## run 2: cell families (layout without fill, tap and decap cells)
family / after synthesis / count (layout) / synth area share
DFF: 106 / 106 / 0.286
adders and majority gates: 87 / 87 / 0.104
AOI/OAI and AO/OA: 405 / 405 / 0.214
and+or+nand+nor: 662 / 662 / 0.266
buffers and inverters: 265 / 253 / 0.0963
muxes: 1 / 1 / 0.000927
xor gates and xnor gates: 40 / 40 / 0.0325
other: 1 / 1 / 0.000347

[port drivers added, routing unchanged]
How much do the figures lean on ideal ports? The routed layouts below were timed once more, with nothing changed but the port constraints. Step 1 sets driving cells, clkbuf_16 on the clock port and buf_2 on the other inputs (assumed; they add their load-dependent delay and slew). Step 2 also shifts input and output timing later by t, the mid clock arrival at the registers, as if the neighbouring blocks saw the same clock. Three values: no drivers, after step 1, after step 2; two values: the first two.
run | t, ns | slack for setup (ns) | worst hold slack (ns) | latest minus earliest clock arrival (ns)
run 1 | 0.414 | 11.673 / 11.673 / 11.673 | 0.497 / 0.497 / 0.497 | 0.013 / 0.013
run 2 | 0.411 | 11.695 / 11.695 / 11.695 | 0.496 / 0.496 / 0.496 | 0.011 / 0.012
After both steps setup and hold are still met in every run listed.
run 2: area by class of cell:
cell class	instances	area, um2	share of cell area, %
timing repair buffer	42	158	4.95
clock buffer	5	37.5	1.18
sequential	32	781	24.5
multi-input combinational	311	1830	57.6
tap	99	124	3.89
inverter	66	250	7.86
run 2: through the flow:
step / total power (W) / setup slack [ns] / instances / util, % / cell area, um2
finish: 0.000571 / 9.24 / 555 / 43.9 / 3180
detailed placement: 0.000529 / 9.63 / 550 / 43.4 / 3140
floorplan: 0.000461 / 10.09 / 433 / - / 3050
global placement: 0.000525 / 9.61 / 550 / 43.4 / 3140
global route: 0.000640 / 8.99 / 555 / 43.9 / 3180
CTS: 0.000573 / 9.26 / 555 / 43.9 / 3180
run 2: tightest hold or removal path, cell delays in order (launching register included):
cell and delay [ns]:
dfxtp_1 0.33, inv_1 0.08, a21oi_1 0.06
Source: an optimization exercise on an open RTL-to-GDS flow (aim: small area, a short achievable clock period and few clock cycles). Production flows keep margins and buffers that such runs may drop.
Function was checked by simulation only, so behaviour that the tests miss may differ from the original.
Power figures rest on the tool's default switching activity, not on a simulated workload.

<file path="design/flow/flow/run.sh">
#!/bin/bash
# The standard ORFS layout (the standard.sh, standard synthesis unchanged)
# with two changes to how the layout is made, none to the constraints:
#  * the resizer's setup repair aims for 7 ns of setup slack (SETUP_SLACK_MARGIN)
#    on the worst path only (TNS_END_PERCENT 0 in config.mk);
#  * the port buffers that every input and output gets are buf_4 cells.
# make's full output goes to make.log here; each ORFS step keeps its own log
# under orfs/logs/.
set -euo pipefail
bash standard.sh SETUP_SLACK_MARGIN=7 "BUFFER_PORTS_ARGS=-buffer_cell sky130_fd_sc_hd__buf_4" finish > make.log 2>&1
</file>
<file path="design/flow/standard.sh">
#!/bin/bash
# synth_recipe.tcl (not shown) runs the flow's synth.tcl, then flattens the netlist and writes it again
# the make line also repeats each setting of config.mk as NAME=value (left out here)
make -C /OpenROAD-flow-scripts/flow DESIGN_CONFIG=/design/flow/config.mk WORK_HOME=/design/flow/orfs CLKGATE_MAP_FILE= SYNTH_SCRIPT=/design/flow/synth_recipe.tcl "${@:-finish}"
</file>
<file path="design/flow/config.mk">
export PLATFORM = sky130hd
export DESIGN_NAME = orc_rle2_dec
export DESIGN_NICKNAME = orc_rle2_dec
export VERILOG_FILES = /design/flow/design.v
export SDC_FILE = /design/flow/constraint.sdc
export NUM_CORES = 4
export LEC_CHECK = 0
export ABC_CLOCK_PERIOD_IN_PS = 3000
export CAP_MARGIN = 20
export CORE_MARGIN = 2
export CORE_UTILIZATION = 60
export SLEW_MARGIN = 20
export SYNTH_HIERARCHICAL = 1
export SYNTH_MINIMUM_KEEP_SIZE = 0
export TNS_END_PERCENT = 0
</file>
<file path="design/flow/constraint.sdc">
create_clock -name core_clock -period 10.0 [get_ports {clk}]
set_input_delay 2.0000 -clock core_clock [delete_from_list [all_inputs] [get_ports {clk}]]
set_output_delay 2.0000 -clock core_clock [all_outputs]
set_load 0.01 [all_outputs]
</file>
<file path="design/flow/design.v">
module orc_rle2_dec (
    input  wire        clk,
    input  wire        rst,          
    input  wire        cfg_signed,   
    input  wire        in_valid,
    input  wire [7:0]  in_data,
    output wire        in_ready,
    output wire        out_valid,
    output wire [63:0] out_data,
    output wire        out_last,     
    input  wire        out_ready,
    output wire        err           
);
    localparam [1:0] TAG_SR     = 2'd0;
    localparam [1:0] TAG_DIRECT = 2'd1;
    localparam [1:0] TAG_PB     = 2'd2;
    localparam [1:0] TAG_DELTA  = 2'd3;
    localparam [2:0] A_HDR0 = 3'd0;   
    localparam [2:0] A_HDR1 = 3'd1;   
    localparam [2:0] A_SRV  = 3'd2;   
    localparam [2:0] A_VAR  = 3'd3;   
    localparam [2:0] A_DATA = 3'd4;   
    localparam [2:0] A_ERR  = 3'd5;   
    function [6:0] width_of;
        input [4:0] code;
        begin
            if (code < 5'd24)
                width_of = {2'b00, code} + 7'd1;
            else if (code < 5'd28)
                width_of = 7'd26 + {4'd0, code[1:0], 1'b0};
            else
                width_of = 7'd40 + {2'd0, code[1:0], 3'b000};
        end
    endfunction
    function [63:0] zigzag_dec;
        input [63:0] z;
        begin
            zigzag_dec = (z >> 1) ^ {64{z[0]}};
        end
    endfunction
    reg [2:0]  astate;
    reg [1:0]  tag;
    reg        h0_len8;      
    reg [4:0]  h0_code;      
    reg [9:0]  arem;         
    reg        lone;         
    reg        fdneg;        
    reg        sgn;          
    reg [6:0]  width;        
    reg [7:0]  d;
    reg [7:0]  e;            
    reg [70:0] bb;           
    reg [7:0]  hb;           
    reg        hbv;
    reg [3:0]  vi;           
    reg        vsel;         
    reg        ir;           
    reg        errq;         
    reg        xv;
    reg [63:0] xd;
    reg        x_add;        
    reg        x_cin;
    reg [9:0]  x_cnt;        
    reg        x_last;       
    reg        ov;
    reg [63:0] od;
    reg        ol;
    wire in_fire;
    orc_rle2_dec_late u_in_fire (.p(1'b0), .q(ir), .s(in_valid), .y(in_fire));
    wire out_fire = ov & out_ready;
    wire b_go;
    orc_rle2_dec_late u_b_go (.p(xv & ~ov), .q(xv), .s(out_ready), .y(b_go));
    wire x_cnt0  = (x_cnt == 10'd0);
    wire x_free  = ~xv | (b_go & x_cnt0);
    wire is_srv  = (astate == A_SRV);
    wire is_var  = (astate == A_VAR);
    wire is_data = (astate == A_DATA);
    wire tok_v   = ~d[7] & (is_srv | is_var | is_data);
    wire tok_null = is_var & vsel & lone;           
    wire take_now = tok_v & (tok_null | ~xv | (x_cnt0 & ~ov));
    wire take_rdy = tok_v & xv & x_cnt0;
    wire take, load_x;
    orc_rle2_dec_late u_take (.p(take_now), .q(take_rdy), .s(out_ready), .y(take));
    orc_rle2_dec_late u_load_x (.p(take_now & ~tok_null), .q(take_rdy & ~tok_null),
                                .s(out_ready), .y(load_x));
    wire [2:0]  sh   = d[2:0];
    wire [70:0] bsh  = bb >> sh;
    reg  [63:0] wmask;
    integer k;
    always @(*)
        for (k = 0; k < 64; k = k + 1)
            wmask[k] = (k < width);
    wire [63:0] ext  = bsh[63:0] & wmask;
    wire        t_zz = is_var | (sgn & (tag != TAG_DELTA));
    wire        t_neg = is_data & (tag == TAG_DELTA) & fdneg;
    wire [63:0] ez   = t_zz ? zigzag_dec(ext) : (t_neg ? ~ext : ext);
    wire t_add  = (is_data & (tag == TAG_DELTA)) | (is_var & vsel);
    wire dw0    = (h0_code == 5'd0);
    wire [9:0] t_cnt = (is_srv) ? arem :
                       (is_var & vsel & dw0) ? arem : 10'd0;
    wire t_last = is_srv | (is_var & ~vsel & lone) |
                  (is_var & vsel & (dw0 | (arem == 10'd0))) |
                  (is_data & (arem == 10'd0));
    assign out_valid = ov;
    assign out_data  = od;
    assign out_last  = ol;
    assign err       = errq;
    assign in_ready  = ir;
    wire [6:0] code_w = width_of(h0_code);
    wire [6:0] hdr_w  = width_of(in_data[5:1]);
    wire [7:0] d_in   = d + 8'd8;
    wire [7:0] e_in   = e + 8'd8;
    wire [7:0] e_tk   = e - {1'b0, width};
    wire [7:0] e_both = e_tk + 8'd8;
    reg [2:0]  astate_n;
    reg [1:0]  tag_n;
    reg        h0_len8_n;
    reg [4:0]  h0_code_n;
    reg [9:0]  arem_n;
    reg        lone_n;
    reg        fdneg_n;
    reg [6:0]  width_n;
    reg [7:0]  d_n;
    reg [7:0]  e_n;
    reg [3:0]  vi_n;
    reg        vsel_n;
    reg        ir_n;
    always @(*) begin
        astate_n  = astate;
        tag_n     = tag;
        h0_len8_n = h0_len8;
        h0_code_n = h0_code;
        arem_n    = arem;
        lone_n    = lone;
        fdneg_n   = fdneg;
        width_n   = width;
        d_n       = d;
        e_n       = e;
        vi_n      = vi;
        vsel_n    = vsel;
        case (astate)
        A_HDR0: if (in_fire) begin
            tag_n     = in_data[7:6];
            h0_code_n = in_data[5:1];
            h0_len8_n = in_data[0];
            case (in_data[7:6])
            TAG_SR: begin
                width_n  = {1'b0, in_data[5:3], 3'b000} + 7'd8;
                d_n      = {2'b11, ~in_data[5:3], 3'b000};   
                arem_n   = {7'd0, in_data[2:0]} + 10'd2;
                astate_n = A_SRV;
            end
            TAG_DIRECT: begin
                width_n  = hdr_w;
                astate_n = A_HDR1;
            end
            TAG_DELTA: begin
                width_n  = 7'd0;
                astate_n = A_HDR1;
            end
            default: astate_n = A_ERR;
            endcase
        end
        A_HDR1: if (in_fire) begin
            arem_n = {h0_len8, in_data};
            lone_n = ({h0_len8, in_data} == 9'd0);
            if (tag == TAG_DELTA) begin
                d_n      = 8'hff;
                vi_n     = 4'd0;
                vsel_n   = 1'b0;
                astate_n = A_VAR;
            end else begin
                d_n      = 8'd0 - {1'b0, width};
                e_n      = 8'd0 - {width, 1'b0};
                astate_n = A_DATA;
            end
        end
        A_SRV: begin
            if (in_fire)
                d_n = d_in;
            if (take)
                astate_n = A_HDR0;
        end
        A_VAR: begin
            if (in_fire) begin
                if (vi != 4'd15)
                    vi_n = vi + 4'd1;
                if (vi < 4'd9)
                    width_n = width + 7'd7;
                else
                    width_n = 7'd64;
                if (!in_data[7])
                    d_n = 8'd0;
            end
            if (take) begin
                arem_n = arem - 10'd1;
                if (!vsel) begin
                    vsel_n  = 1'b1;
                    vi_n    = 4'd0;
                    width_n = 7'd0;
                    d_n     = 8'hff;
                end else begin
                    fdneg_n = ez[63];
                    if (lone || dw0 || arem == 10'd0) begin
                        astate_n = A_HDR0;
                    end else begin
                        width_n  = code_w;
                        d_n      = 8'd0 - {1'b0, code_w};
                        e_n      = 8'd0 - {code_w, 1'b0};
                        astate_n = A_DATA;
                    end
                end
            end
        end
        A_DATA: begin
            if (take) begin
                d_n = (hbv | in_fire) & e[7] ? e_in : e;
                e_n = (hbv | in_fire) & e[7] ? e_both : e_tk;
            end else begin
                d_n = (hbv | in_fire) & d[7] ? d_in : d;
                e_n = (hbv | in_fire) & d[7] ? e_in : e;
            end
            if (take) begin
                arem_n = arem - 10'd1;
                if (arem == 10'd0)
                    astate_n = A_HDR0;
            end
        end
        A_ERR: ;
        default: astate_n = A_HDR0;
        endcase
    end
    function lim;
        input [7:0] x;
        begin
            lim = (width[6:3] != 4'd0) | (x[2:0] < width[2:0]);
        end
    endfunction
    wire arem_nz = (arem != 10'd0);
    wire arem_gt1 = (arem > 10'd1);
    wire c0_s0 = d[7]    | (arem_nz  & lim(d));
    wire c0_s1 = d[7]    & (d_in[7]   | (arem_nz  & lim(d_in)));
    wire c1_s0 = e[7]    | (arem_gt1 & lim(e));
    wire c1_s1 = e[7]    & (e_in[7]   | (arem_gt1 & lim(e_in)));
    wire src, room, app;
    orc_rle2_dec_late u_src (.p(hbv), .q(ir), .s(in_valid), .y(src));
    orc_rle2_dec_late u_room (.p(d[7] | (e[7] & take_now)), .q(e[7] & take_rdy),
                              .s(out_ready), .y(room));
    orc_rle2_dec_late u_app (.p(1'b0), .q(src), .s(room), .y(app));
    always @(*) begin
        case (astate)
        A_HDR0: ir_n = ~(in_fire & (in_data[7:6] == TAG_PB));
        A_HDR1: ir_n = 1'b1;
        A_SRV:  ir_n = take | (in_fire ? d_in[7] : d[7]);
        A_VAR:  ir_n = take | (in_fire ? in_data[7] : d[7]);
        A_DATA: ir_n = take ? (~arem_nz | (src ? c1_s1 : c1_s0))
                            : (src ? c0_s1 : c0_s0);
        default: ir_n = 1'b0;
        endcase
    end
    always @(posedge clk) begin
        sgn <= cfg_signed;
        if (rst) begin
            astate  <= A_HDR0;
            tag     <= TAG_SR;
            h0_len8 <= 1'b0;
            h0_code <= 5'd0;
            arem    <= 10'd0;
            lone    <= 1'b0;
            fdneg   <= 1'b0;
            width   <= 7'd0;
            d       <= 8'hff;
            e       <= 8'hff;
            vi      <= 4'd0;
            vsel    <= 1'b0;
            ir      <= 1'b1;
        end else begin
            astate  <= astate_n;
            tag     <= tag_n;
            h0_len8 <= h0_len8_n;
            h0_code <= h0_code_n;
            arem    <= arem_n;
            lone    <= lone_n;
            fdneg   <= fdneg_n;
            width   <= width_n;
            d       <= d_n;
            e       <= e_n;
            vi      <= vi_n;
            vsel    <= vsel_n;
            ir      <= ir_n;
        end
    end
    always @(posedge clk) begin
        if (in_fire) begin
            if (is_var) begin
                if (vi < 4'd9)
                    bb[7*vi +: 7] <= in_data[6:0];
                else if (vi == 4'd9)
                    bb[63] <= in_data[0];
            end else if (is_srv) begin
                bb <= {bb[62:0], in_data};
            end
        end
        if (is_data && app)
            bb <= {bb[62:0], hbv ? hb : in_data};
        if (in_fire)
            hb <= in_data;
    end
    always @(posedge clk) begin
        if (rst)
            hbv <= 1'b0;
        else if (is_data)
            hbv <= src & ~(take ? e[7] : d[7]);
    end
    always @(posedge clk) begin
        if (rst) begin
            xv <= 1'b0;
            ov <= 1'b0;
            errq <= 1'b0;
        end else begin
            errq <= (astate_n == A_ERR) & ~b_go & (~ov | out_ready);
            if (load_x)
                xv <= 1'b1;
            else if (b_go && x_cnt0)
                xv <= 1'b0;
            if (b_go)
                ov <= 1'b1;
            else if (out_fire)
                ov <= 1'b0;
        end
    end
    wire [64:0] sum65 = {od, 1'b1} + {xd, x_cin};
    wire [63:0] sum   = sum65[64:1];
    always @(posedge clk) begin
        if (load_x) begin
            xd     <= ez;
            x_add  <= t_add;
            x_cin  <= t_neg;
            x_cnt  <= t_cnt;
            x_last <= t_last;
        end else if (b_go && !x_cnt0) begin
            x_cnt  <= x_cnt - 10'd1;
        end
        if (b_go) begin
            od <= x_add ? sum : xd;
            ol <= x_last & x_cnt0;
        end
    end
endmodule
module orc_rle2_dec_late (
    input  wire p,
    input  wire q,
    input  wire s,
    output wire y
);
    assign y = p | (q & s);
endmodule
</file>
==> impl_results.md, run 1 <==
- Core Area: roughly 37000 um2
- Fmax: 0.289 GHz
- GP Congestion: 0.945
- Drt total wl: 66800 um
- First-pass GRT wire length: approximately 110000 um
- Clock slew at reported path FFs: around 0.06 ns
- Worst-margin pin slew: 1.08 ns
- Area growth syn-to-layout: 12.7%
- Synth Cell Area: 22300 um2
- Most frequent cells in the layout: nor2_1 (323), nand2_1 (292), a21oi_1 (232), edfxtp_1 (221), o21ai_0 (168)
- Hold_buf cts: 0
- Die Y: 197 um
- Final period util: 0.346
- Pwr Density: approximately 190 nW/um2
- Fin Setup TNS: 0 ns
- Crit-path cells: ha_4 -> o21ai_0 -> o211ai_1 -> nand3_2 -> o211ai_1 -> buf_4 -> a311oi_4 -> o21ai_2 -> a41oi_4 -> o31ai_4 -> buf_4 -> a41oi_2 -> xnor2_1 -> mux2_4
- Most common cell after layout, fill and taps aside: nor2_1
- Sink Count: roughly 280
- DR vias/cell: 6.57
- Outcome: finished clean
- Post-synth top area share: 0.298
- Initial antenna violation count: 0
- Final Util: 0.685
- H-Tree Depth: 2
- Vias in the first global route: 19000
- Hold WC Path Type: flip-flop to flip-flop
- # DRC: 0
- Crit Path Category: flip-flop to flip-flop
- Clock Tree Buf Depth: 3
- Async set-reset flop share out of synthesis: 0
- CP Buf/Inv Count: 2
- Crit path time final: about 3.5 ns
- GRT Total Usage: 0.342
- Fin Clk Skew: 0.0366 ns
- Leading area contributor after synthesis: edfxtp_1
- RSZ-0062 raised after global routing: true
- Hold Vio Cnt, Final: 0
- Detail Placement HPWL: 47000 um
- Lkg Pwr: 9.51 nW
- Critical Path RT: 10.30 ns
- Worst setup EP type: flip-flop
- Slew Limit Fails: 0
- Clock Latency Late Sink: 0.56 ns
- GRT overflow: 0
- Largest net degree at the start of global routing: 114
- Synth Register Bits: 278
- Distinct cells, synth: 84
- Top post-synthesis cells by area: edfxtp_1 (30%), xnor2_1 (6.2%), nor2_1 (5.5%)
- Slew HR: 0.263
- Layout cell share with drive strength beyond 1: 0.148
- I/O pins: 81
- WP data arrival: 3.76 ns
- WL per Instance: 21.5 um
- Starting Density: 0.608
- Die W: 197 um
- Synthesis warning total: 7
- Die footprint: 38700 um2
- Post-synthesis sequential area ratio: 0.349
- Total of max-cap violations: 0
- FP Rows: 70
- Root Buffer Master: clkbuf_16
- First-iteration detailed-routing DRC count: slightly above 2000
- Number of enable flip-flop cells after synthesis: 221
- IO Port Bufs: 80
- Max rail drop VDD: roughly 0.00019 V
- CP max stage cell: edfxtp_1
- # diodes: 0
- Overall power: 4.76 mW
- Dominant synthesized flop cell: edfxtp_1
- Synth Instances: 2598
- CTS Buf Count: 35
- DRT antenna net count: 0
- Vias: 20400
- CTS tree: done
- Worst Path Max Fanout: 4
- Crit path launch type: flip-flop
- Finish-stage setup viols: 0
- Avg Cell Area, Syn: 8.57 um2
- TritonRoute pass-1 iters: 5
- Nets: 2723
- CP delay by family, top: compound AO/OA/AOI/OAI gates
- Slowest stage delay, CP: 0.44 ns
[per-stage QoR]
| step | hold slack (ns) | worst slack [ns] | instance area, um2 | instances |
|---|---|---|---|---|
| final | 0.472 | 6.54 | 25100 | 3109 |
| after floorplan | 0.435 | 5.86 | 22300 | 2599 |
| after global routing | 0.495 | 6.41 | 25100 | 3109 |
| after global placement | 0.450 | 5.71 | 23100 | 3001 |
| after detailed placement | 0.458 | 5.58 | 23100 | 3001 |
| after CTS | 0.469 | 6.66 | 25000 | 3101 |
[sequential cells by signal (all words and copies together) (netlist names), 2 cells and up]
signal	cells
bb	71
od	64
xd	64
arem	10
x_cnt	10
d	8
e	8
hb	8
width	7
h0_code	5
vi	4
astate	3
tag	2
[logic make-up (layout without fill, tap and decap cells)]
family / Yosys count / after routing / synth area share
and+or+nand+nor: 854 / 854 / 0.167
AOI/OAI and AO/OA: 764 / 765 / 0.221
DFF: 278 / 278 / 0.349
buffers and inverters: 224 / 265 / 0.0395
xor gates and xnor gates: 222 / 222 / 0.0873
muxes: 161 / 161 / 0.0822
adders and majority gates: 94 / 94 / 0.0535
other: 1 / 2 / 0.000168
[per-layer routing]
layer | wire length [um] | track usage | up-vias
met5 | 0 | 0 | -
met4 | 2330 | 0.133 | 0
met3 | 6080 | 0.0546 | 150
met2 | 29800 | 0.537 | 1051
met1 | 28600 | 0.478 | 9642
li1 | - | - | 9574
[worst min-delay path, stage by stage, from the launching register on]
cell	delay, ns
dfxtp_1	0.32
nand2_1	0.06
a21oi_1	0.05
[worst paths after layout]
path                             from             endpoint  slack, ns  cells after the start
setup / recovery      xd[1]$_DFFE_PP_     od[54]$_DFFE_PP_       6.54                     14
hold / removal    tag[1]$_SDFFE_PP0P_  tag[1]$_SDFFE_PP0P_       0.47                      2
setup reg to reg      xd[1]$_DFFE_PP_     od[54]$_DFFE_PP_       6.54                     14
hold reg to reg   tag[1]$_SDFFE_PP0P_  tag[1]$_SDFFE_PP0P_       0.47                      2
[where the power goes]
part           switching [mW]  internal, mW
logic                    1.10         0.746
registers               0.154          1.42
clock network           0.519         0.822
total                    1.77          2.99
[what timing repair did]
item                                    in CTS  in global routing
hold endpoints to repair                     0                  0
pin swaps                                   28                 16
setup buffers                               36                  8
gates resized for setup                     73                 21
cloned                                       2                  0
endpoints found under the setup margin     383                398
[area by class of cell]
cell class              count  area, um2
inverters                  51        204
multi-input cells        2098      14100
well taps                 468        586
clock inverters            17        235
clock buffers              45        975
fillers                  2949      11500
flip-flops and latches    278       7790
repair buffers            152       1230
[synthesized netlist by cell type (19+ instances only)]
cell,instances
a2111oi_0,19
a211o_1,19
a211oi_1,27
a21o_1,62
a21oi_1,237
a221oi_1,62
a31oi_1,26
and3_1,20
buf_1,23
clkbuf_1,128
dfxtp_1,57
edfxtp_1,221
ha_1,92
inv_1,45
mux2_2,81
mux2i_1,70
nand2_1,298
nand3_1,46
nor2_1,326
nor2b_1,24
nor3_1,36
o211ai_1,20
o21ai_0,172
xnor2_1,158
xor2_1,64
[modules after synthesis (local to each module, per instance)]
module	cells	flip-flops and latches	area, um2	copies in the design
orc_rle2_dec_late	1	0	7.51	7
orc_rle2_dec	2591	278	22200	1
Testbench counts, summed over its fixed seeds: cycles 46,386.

:::

| What to do |
Only exact copies of the lines from the one containing "o21ai_0,172" to the end of the records belong in the answer.

| Response |
o21ai_0,172
xnor2_1,158
xor2_1,64
[modules after synthesis (local to each module, per instance)]
module	cells	flip-flops and latches	area, um2	copies in the design
orc_rle2_dec_late	1	0	7.51	7
orc_rle2_dec	2591	278	22200	1
Testbench counts, summed over its fixed seeds: cycles 46,386.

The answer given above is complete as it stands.